"You are not dying?" I stared at my older sister, stunned at her flawless beauty that greeted me the moment I walked into our small house. After the regrettable night I'd had and the tears I'd cried, I couldn't put it past my eyes to deceive me.

It was not that I was so jealous of her and wished her dead, but up until I left our small village house last night, she had looked almost dead. Eyes sunken, her usually glowing skin was paler than a wee lad's bottom that had stayed too long in a wet napkin. Her lips were so cracked, I could not let her smile as I was afraid they'd split into pieces with the effort.

She had smiled anyway. It was a weak one, but it was enough for me to know that she was grateful for what I was about to do for her. I had finally gathered my courage and decided to do what needed to be done. To do whatever it took to have her with us for as long as the potion would grant her. To save our parents the heartache of burying their daughter ahead of hers and their time. I would save Myrna.

"Did it work?" Hope flooded my heart at the thought that whatever I'd done, my sacrifice, had not been in vain. But then Myrna laughed. A sinister sound that I had never ever heard leave my sister's mouth. "Is anything the matter?" Confused, I angled my head as I waited for her answer.

"Oh my sweet sweet Shyla. You were always so gullible." I frowned at the tone my sister used. Something was not right. And why would she say I was gullible? The head I carried on my two shoulders was my pride as it had never failed me or let anyone outsmart me at anything. And yet staring at my sister, she looked more than convinced that between the two of us, I was the stupid one. Had I been...stupid? "Did you like it? Your first time, I mean? Or was it as painful as everyone claims it to be?"

We had agreed never to speak of my sacrifice. It was not something I wished to remember. Having my sister well was all that mattered. Not the future that I had so selflessly given up and yet here she was, with a smile on her lips forcing me to relieve one of the most painful moments of my life.

"Was he at least good to you? He promised that he would be gentle."

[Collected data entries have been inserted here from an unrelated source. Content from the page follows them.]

## src/rtl/conv_accum.sv

```systemverilog
// Window accumulator: sums NTAPS products, scales and saturates the sum, and hands the pixel out on valid/ready.
// Optional per-window bias input is enabled by defining CONV_ACCUM_BIAS_EN.
module conv_accum #(
   parameter int NTAPS = 9,
   parameter int ACC_W = 12,
   parameter int OUT_W = 8,
   parameter int SHIFT = 0
) (
   input  logic             clk,
   input  logic             rst,
   input  logic             start,
   input  logic             prod_valid,
   input  logic [7:0]       product,
`ifdef CONV_ACCUM_BIAS_EN
   input  logic [7:0]       bias,
`endif
   input  logic             out_ready,
   output logic             out_valid,
   output logic [OUT_W-1:0] out_data,
   output logic             out_sat,
   output logic             busy
);

   typedef enum logic [1:0] {S_IDLE, S_ACCUM, S_HOLD} state_t;

   localparam int SW = ACC_W + 1;
   localparam int CW = ((ACC_W > OUT_W) ? ACC_W : OUT_W) + 1;
   localparam logic [7:0]       LAST_CNT    = 8'(NTAPS - 1);
   localparam logic [ACC_W-1:0] ACC_MAX     = {ACC_W{1'b1}};
   localparam logic [OUT_W-1:0] OUT_MAX     = {OUT_W{1'b1}};
   localparam logic [CW-1:0]    OUT_MAX_EXT = CW'(OUT_MAX);

   state_t             state_q, state_d;
   logic [ACC_W-1:0]   acc_q, acc_d;
   logic [7:0]         cnt_q, cnt_d;
   logic               sat_q, sat_d;
   logic               out_valid_q, out_valid_d;
   logic [OUT_W-1:0]   out_data_q, out_data_d;
   logic               out_sat_q, out_sat_d;

   logic [SW-1:0]      sum;
   logic [ACC_W-1:0]   acc_add;
   logic               sat_add;
   logic [ACC_W-1:0]   shifted;
   logic [CW-1:0]      shifted_ext;
   logic               clamp;
   logic [ACC_W-1:0]   acc_init;

`ifdef CONV_ACCUM_BIAS_EN
   assign acc_init = ACC_W'(bias);
`else
   assign acc_init = '0;
`endif

   // One extra bit catches the carry out so the accumulator can stick at full scale.
   assign sum         = {1'b0, acc_q} + SW'(product);
   assign acc_add     = sum[ACC_W] ? ACC_MAX : sum[ACC_W-1:0];
   assign sat_add     = sat_q | sum[ACC_W];
   assign shifted     = acc_add >> SHIFT;
   assign shifted_ext = CW'(shifted);
   assign clamp       = (shifted_ext > OUT_MAX_EXT);

   always_comb begin
      state_d     = state_q;
      acc_d       = acc_q;
      cnt_d       = cnt_q;
      sat_d       = sat_q;
      out_valid_d = out_valid_q;
      out_data_d  = out_data_q;
      out_sat_d   = out_sat_q;
      case (state_q)
         S_IDLE: begin
            if (start) begin
               acc_d   = acc_init;
               cnt_d   = '0;
               sat_d   = 1'b0;
               state_d = S_ACCUM;
            end
         end
         S_ACCUM: begin
            // A restart wins over a product presented in the same cycle.
            if (start) begin
               acc_d = acc_init;
               cnt_d = '0;
               sat_d = 1'b0;
            end else if (prod_valid) begin
               acc_d = acc_add;
               sat_d = sat_add;
               cnt_d = cnt_q + 8'd1;
               if (cnt_q == LAST_CNT) begin
                  state_d     = S_HOLD;
                  out_valid_d = 1'b1;
                  out_data_d  = clamp ? OUT_MAX : shifted_ext[OUT_W-1:0];
                  out_sat_d   = sat_add | clamp;
               end
            end
         end
         S_HOLD: begin
            if (out_ready) begin
               out_valid_d = 1'b0;
               if (start) begin
                  acc_d   = acc_init;
                  cnt_d   = '0;
                  sat_d   = 1'b0;
                  state_d = S_ACCUM;
               end else begin
                  state_d = S_IDLE;
               end
            end
         end
         default: state_d = S_IDLE;
      endcase
   end

   always_ff @(posedge clk or negedge rst) begin
      if (!rst) begin
         state_q     <= S_IDLE;
         acc_q       <= '0;
         cnt_q       <= '0;
         sat_q       <= 1'b0;
         out_valid_q <= 1'b0;
         out_data_q  <= '0;
         out_sat_q   <= 1'b0;
      end else begin
         state_q     <= state_d;
         acc_q       <= acc_d;
         cnt_q       <= cnt_d;
         sat_q       <= sat_d;
         out_valid_q <= out_valid_d;
         out_data_q  <= out_data_d;
         out_sat_q   <= out_sat_d;
      end
   end

   assign out_valid = out_valid_q;
   assign out_data  = out_data_q;
   assign out_sat   = out_sat_q;
   assign busy      = (state_q != S_IDLE);

endmodule

```

## config.mk

```make
export PLATFORM = sky130hd
export DESIGN_NAME = conv_accum
export DESIGN_NICKNAME = d
export VERILOG_FILES = /design/src/rtl/conv_accum.sv
export SDC_FILE = /design/constraint.sdc
export NUM_CORES = 1
export LEC_CHECK = 0
export CORE_MARGIN = 8
export CORE_UTILIZATION = 35
export DETAILED_ROUTE_END_ITERATION = 7
export PLACE_DENSITY = 0.6
export REMOVE_ABC_BUFFERS = 1
export SLEW_MARGIN = 20
export SYNTH_ARGS = -nofsm -noshare
export SYNTH_HDL_FRONTEND = slang
export SYNTH_SLANG_ARGS = --single-unit
export TNS_END_PERCENT = 20
```

## constraint.sdc

```tcl
create_clock -name clk -period 2.92 [get_ports clk]
set_input_delay 0.73 -clock clk [delete_from_list [all_inputs] [get_ports clk]]
set_output_delay 0.73 -clock clk [all_outputs]
set_load 0.01 [all_outputs]
```

Yosys cells after proc, flatten, opt, wreduce, memory -nomap -nowiden. Cells that the tools add are included. Widths: inputs -> output; s select.

Bitwise gates (word level): 3. Order comparisons: 1. Eq/ne operators: 9. Multiplexer cells: 29. Reductions and logical operators: 8. $add $sub $neg: 2.

Operators by type and width (count): $mux 12 (5); $mux 8 (5); $pmux 12 s3 (1); $pmux 8 s3 (1); $add 12x8->13 (1); $gt 12x8->1 const B (1); $mux 2 (5); $ne 2x2->1 const B (5); $reduce_and 5->1 (2); $mux 1 (9); $add 8x1->8 const B (1); $eq 8x4->1 const B (1); $pmux 2 s3 (1); $reduce_and 4->1 (1); $reduce_bool 2->1 (2); $ne 3x3->1 const B (1); $pmux 1 s3 (1); $reduce_and 3->1 (1); $reduce_bool 3->1 (1); $eq 2x1->1 const B (1); $eq 2x2->1 const B (1); $logic_not 2->1 (1); $or 1x1->1 (2); $pmux 1 s2 (1); $not 1->1 (1).

Logic and storage cells: 59. Output and inout bits: 11. Bits of input ports: 13. Bits in registers: 33.

Longest topological paths before layout.
Word-level depth: 5. Depth in mapped cells: 8. Depth with buffers taken out: 7.

Worst setup path before layout. OpenSTA, ideal clock, no wires.

Path kind: input to register. Start point: input product[0]. End point: register out_data_q[0] (netlist: out_data[0]). Path buffers: 0. Required time: 2.782 ns. Path slack: 0.344 ns. Data arrival time: 2.437 ns. Stages: 7. Library setup time: 0.138 ns. Cells stage by stage: ha_1 -> fa_1 -> a211oi_1 -> o211a_1 -> o21ai_0 -> a21boi_4 -> a31oi_1.

Cells in the longest elaborated chain, start to end: 4.

RTL lines: start, declared (RTL line 13) `input logic [7:0] product,`; $add 12x8->13 (*) (RTL line 56) `assign sum = {1'b0, acc_q} + SW'(product);`; $mux 12 (*) (RTL line 57) `assign acc_add = sum[ACC_W] ? ACC_MAX : sum[ACC_W-1:0];`; $gt 12x8->1 (RTL line 61) `assign clamp = (shifted_ext > OUT_MAX_EXT);`; $mux 8 (*) (RTL line 93) `out_data_d = clamp ? OUT_MAX : shifted_ext[OUT_W-1:0];`; end signal, assigned (RTL line 130) `out_data_q <= out_data_d;`; end, declared (RTL line 38) `logic [OUT_W-1:0] out_data_q, out_data_d;`.

Every way passes the cells marked *; elsewhere a longest branch is shown, timed or not. A chain may end at the register's enable or synchronous reset.

Worst setup path after layout.
Start point: input product[0]. End point: register out_data_q[5] (netlist: out_data[5]).

Same word-level chain as after synthesis.

==> results by group <==
Placed design
  • Dpl hpwl: ~3500 µm
  • GPL Wtd Cong: 0.821
  • Placed Area: about 2400 µm²
  • IO buf count: 23

Floorplanning
  • Starting Density: 36.2%
  • Die Wd: 91.5 µm
  • Die height: 91.5 µm
  • DIE AREA: roughly 8400 µm²
  • Io pins: 24
  • Core box area: 5510 µm²
  • FP Rows: 27

Setup path
  • Worst Setup Path Type: primary input to flop
  • Arr. time, crit path: 2.87 ns
  • Required @ worst endpoint: 3.08 ns
  • Worst setup EP type: flop
  • CP Launch Type: primary input
  • Largest fanout on the critical path: 9

Synthesis
  • Synth area leaders: dfrtp_1 41%, ha_1 6.3%, nor2_1 5.5%, nand2_1 4.5%, o21ai_0 4.0%
  • Synthesized cell area: around 2000 µm²
  • Sequential cell area fraction in the yosys report: 41.4%
  • Distinct cells, synth: 46
  • Post-synth top area share: between 40% and 50%
  • Synth Area per Inst: 9.19 µm²
  • Seq cells post-synth: 33
  • YS warnings: 0
  • Commonest cells in the netlist: 33 x dfrtp_1, 29 x nor2_1, 24 x nand2_1, 16 x o21ai_0, 14 x a21oi_1
  • Top FF cell, synth: dfrtp_1
  • Cells after synthesis: 217
  • Dominant cell type by area after synthesis: dfrtp_1
  • Async S/R FF share, synth: 100%
  • Most common cell in the netlist: dfrtp_1
  • Post-synth EDFFs: 0

Timing
  • Worst clock skew: ~0.0067 ns
  • RSZ-0062 raised after global routing: no
  • Fmax: 0.370 GHz
  • Worst-Margin Slew: 0.438 ns
  • Max_slew headroom: 70.8%
  • Setup violations, final: 0
  • Period utilization: 92.5%
  • Max-slew violations: 0
  • Final min period: around 2.7 ns
  • Setup TNS: 0 ns
  • Hold slack: approximately 0.49 ns
  • Final hold violations: 0

Global route
  • GRT overflow: 0
  • Vias in the first global route: ~1800
  • Antenna violations before repair: 0
  • Largest net degree at the start of global routing: 34
  • Tot GR Track Use: about an eighth
  • First-pass GRT wire length: 8380 µm

Status
  • Status: finished, final reports clean

Route
  • Post-route ant nets: 0
  • DRC: 0
  • Vias: 1691
  • Routed WL: around 4700 µm
  • Vias per std cell: 5.16
  • DR iter-0 viols: 84
  • Drt pass-1 iters: 4
  • DR WL/cell: 14.3 µm

Finish
  • Ant diodes: 0
  • Nets: 279
  • Final instance area: 2480 µm²
  • Filler cells: 537
  • Share of cells above drive strength 1: 13.3%
  • Area growth from synthesis to layout: 24.7%

Clock tree
  • Post-CTS resize count: 0
  • Setup bufs post-CTS: 0
  • Clock-pin slew on the worst setup and hold paths: about 0.070 ns
  • CTS tree: done
  • Clock tree sinks: 33
  • Clk_lat worst skew: 0.29 ns
  • Max Root-Sink Buffers: 2
  • Root Driver: clkbuf_8
  • Clock H-tree levels: 2
  • CTS Buf Count: 5
  • Hold buffers post-CTS: 0

Power
  • Leak pwr: 1.11 nW
  • Overall Power: 1.11 mW
  • Cell area power density: approximately 450 nW/µm²
  • Max VDD drop: 0.343 mV

Min path
  • Min-delay worst type: flop to flop

Job
  • Max_cap viols: 0
layout make-up:
cell class / instances / area [µm²] / share of cell area [%]
Sequential cell: 33 / 826 / 33.2
Clock inverter: 3 / 17.5 / 0.705
Timing Repair Buffer: 40 / 370 / 14.9
Inverter: 6 / 22.5 / 0.906
Tap cell: 72 / 90.1 / 3.63
Multi-Input combinational cell: 169 / 1090 / 43.9
Clock buffer: 5 / 68.8 / 2.77
flip-flops by register name (all words and copies together) (netlist names):
register,count
acc_q,12
cnt_q,8
out_data,8
state_q,2
out_sat,1
out_valid,1
sat_q,1
logic make-up after synthesis:
kind of cell | after synthesis | synth area share [%]
xor+xnor | 11 | 4.83
mux | 1 | 0.565
buf+inv | 15 | 3.89
simple gates | 83 | 21.2
flops | 33 | 41.4
compound gates | 63 | 20.8
fa+ha+maj | 11 | 7.28
metal layers:
layer | GRT usage, % | wire length [µm] | vias up
met5 | 0 | 0 | -
met4 | 5.46 | 83 | 0
met3 | 3.21 | 176 | 7
met2 | 18.8 | 2060 | 30
met1 | 15.6 | 2360 | 799
li1 | - | - | 855
cells in the final DEF, fill, tap and decap left out, types with 2 or more instances in the layout:
cell type,Yosys,routed
clkbuf_8,0,5
buf_4,1,16
ha_1,10,10
o21ai_0,16,16
a21o_1,4,4
xnor2_1,5,5
dfrtp_1,33,33
o211ai_1,4,4
nand2_1,24,24
xor2_1,6,6
a211oi_1,2,2
a31oi_1,10,10
clkinv_2,0,2
nand3_1,3,3
nand4_1,8,8
and2_1,4,4
nor3_1,3,3
a22o_1,2,2
nor2_1,29,29
clkdlybuf4s50_1,0,23
o21a_1,2,2
inv_1,6,6
a21oi_1,14,14
per-stage QoR:
step	utilization (%)	instances	worst slack, ns
CTS	45.1	328	0.212
global placement	43.6	320	-0.0412
finish	45.1	328	0.219
floorplan	-	208	0.344
detailed placement	43.6	320	-0.0955
global route	45.1	328	0.0484
critical path, cell delays in order:
cell and delay (ns):
clkdlybuf4s50_1 0.40, ha_1 0.22, fa_1 0.39, a211oi_1 0.32, o211a_1 0.19, o21ai_0 0.14
a21boi_4 0.32, a31oi_1 0.14
power breakdown:
part / switching, mW / internal (mW) / leakage, nW / total, mW
clock: 0.180 / 0.164 / 0.0439 / 0.344
sequential: 0.0154 / 0.474 / 0.449 / 0.490
combinational: 0.148 / 0.127 / 0.618 / 0.275
total: 0.343 / 0.766 / 1.11 / 1.11
worst paths after layout:
check	slack, ns	cells past startpoint	start	endpoint
max	0.22	8	product[0]	out_data[5]
min	0.49	2	acc_q[6]	acc_q[6]
max reg2reg	0.68	7	acc_q[0]	out_data[5]
min reg2reg	0.49	2	acc_q[6]	acc_q[6]
max in group asynchronous	1.76	2	rst	acc_q[11]
min in group asynchronous	0.85	2	rst	acc_q[0]
Power figures use the tool's default switching activity.
===== src/rtl/feeder_hold_buf.sv =====
// Single-entry holding register that parks the next word while the shifter is busy.
// The write and drain strobes are never asserted together by the parent FSM.
module feeder_hold_buf #(
    parameter int WIDTH = 4
) (
    input  logic             i_clk,
    input  logic             i_rst,
    input  logic             i_wr,
    input  logic [WIDTH-1:0] i_wdata,
    input  logic             i_drain,
    output logic             o_full,
    output logic [WIDTH-1:0] o_data
);

    logic             r_full;
    logic [WIDTH-1:0] r_data;

    // Capture a word on write; release the slot when the shifter takes it.
    always_ff @(posedge i_clk) begin
        if (i_rst) begin
            r_full <= 1'b0;
            r_data <= '0;
        end else if (i_wr) begin
            r_full <= 1'b1;
            r_data <= i_wdata;
        end else if (i_drain) begin
            r_full <= 1'b0;
        end
    end

    assign o_full = r_full;
    assign o_data = r_data;

endmodule
`config.mk`:
```
export PLATFORM = sky130hd
export DESIGN_NAME = regunit_skew_flat
export DESIGN_NICKNAME = d
export VERILOG_FILES = /design/src/rtl/regunit_skew_if.sv /design/src/rtl/regunit_skew.sv /design/src/flat_wrapper.sv
export SDC_FILE = /design/constraint.sdc
export NUM_CORES = 1
export LEC_CHECK = 0
export CAP_MARGIN = 20
export CELL_PAD_IN_SITES_DETAIL_PLACEMENT = 0
export CELL_PAD_IN_SITES_GLOBAL_PLACEMENT = 2
export CORE_AREA = 2 2 127 129
export CTS_CLUSTER_DIAMETER = 60
export DETAILED_ROUTE_END_ITERATION = 10
export DIE_AREA = 0 0 129 131
export GPL_ROUTABILITY_DRIVEN = 0
export PLACE_DENSITY = 0.9
export SETUP_SLACK_MARGIN = 0.4
export SLEW_MARGIN = 20
export SYNTH_ARGS = -nofsm -noshare
export SYNTH_HDL_FRONTEND = slang
export SYNTH_SLANG_ARGS = --single-unit
```
`constraint.sdc`:
```
create_clock -name clk -period 2.4 [get_ports clk]
set_clock_uncertainty 0.15 [all_clocks]
set_input_delay 0.36 -clock clk [delete_from_list [all_inputs] [get_ports clk]]
set_output_delay 0.36 -clock clk [all_outputs]
set_load 0.005 [all_outputs]
```
`src/rtl/regunit_skew_if.sv`:
```
// Lane-packed data and control bundle for regunit_skew; lane k sits at [k*B +: B].
interface regunit_skew_if #(
  parameter int unsigned B = 8,
  parameter int unsigned L = 4
);
  logic [L*B-1:0] in0;
  logic [L*B-1:0] in1;
  logic           stop_in;
  logic           slc_in;
  logic           valid_in;
  logic [L*B-1:0] out;
  logic [L*B-1:0] regval;
  logic [L-1:0]   valid_out;
  logic [L-1:0]   stop_out;

  modport master (
    output in0, in1, stop_in, slc_in, valid_in,
    input  out, regval, valid_out, stop_out
  );

  modport slave (
    input  in0, in1, stop_in, slc_in, valid_in,
    output out, regval, valid_out, stop_out
  );
endinterface

```
`src/rtl/regunit_skew.sv`:
```
// Multi-lane stream/hold/side-load input register with a k-cycle skew on lane k,
// forwarding reset and stop to each PE row aligned with that row's data.
module regunit_skew #(
  parameter int unsigned B = 8,
  parameter int unsigned L = 4
) (
  input  logic         clk,
  input  logic         rst_in,
  output logic [L-1:0] rst_out,
  regunit_skew_if.slave bus
);

  logic [L-1:0] w_d_stop;
  logic [L-1:0] w_d_slc;
  logic [L-1:0] w_d_valid;
  logic [L-1:0] r_stop_out;
  logic [L-1:0] r_rst_out;

  assign w_d_stop[0]  = bus.stop_in;
  assign w_d_slc[0]   = bus.slc_in;
  assign w_d_valid[0] = bus.valid_in;

  // Shared control delay line; bit j carries the controls delayed j+1 cycles.
  if (L > 1) begin : g_ctl
    localparam int unsigned DW = L - 1;
    logic [DW-1:0] r_stop_dl;
    logic [DW-1:0] r_slc_dl;
    logic [DW-1:0] r_valid_dl;

    always_ff @(posedge clk) begin
      if (rst_in) begin
        r_stop_dl  <= '0;
        r_slc_dl   <= '0;
        r_valid_dl <= '0;
      end else begin
        r_stop_dl  <= DW'({r_stop_dl, bus.stop_in});
        r_slc_dl   <= DW'({r_slc_dl, bus.slc_in});
        r_valid_dl <= DW'({r_valid_dl, bus.valid_in});
      end
    end

    assign w_d_stop[L-1:1]  = r_stop_dl;
    assign w_d_slc[L-1:1]   = r_slc_dl;
    assign w_d_valid[L-1:1] = r_valid_dl;
  end

  for (genvar k = 0; k < L; k++) begin : g_lane
    logic [B-1:0] w_in0;
    logic [B-1:0] w_in1;
    logic [B-1:0] w_d_in0;
    logic [B-1:0] w_d_in1;
    logic [B-1:0] w_out;
    logic [B-1:0] r_regval;

    assign w_in0 = bus.in0[k*B +: B];
    assign w_in1 = bus.in1[k*B +: B];

    if (k == 0) begin : g_direct
      assign w_d_in0 = w_in0;
      assign w_d_in1 = w_in1;
    end else begin : g_dly
      localparam int unsigned DW = k * B;
      logic [k-1:0][B-1:0] r_in0_dl;
      logic [k-1:0][B-1:0] r_in1_dl;

      always_ff @(posedge clk) begin
        if (rst_in) begin
          r_in0_dl <= '0;
          r_in1_dl <= '0;
        end else begin
          r_in0_dl <= DW'({r_in0_dl, w_in0});
          r_in1_dl <= DW'({r_in1_dl, w_in1});
        end
      end

      assign w_d_in0 = r_in0_dl[k-1];
      assign w_d_in1 = r_in1_dl[k-1];
    end

    assign w_out = w_d_stop[k] ? (w_d_slc[k] ? w_d_in1 : r_regval) : w_d_in0;

    always_ff @(posedge clk) begin
      if (rst_in) begin
        r_regval <= '0;
      end else begin
        r_regval <= w_out;
      end
    end

    assign bus.out[k*B +: B]    = w_out;
    assign bus.regval[k*B +: B] = r_regval;
  end

  // Stop is cleared by reset; the reset chain itself only shifts.
  always_ff @(posedge clk) begin
    if (rst_in) begin
      r_stop_out <= '0;
    end else begin
      r_stop_out <= w_d_stop;
    end
    r_rst_out <= L'({r_rst_out, rst_in});
  end

  assign bus.stop_out  = r_stop_out;
  assign bus.valid_out = w_d_valid;
  assign rst_out       = r_rst_out;

endmodule

```
`src/flat_wrapper.sv`:
```
// flat-port wrapper written by rule: the top's interface ports become plain ports
module regunit_skew_flat 
#(
  parameter int unsigned B = 8,
  parameter int unsigned L = 4
)
  (clk, rst_in, rst_out, bus_in0, bus_in1, bus_stop_in, bus_slc_in, bus_valid_in, bus_out, bus_regval, bus_valid_out, bus_stop_out);
  regunit_skew_if #(.B(B), .L(L)) bus_i ();
  input  logic clk;
  input  logic rst_in;
  output logic [L-1:0] rst_out;
  input wire logic [$bits(bus_i.in0)-1:0] bus_in0;
  input wire logic [$bits(bus_i.in1)-1:0] bus_in1;
  input wire logic [$bits(bus_i.stop_in)-1:0] bus_stop_in;
  input wire logic [$bits(bus_i.slc_in)-1:0] bus_slc_in;
  input wire logic [$bits(bus_i.valid_in)-1:0] bus_valid_in;
  output wire logic [$bits(bus_i.out)-1:0] bus_out;
  output wire logic [$bits(bus_i.regval)-1:0] bus_regval;
  output wire logic [$bits(bus_i.valid_out)-1:0] bus_valid_out;
  output wire logic [$bits(bus_i.stop_out)-1:0] bus_stop_out;
  assign bus_i.in0 = bus_in0;
  assign bus_i.in1 = bus_in1;
  assign bus_i.stop_in = bus_stop_in;
  assign bus_i.slc_in = bus_slc_in;
  assign bus_i.valid_in = bus_valid_in;
  assign bus_out = bus_i.out;
  assign bus_regval = bus_i.regval;
  assign bus_valid_out = bus_i.valid_out;
  assign bus_stop_out = bus_i.stop_out;
  regunit_skew #(.B(B), .L(L)) u_core (.clk(clk), .rst_in(rst_in), .rst_out(rst_out), .bus(bus_i));
endmodule
```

Was it possible to be gentle when taking one's innocence? The man who'd deflowered me was most certainly not. Perhaps it was because he was drunk. I had been drunk myself. The moment I had stepped into the inn where I was to meet him and witnessed all the sinful sights before me, I knew I wouldn't be able to do it while I was sober. I was a few minutes early than the agreed time so instead of heading to the room where I was to meet him, I lingered in the main hall and bought myself a mug of beer. I had never drunk before, so one mug was more than enough and as I stumbled to the room, I was sure I would feel nothing. But when it came to the moment I became a woman, it had hurt. No amount of alcohol could shield me from that pain, I had realized. Or the pain that came with the shame of my new status. I was forever tainted. Damaged goods not deserving the love of a decent man, the love of my mate. Never to be celebrated the way virgin maidens were the day they wed. I would be lucky if an old widow who'd lost his mate looked my way once rejected by my mate. I had decided not to ponder on that lonely road as long as my sister got to live, but now-

"He promised to be gentle? How would you know-" My words got stuck in my throat as I willed that good head on my shoulders to think.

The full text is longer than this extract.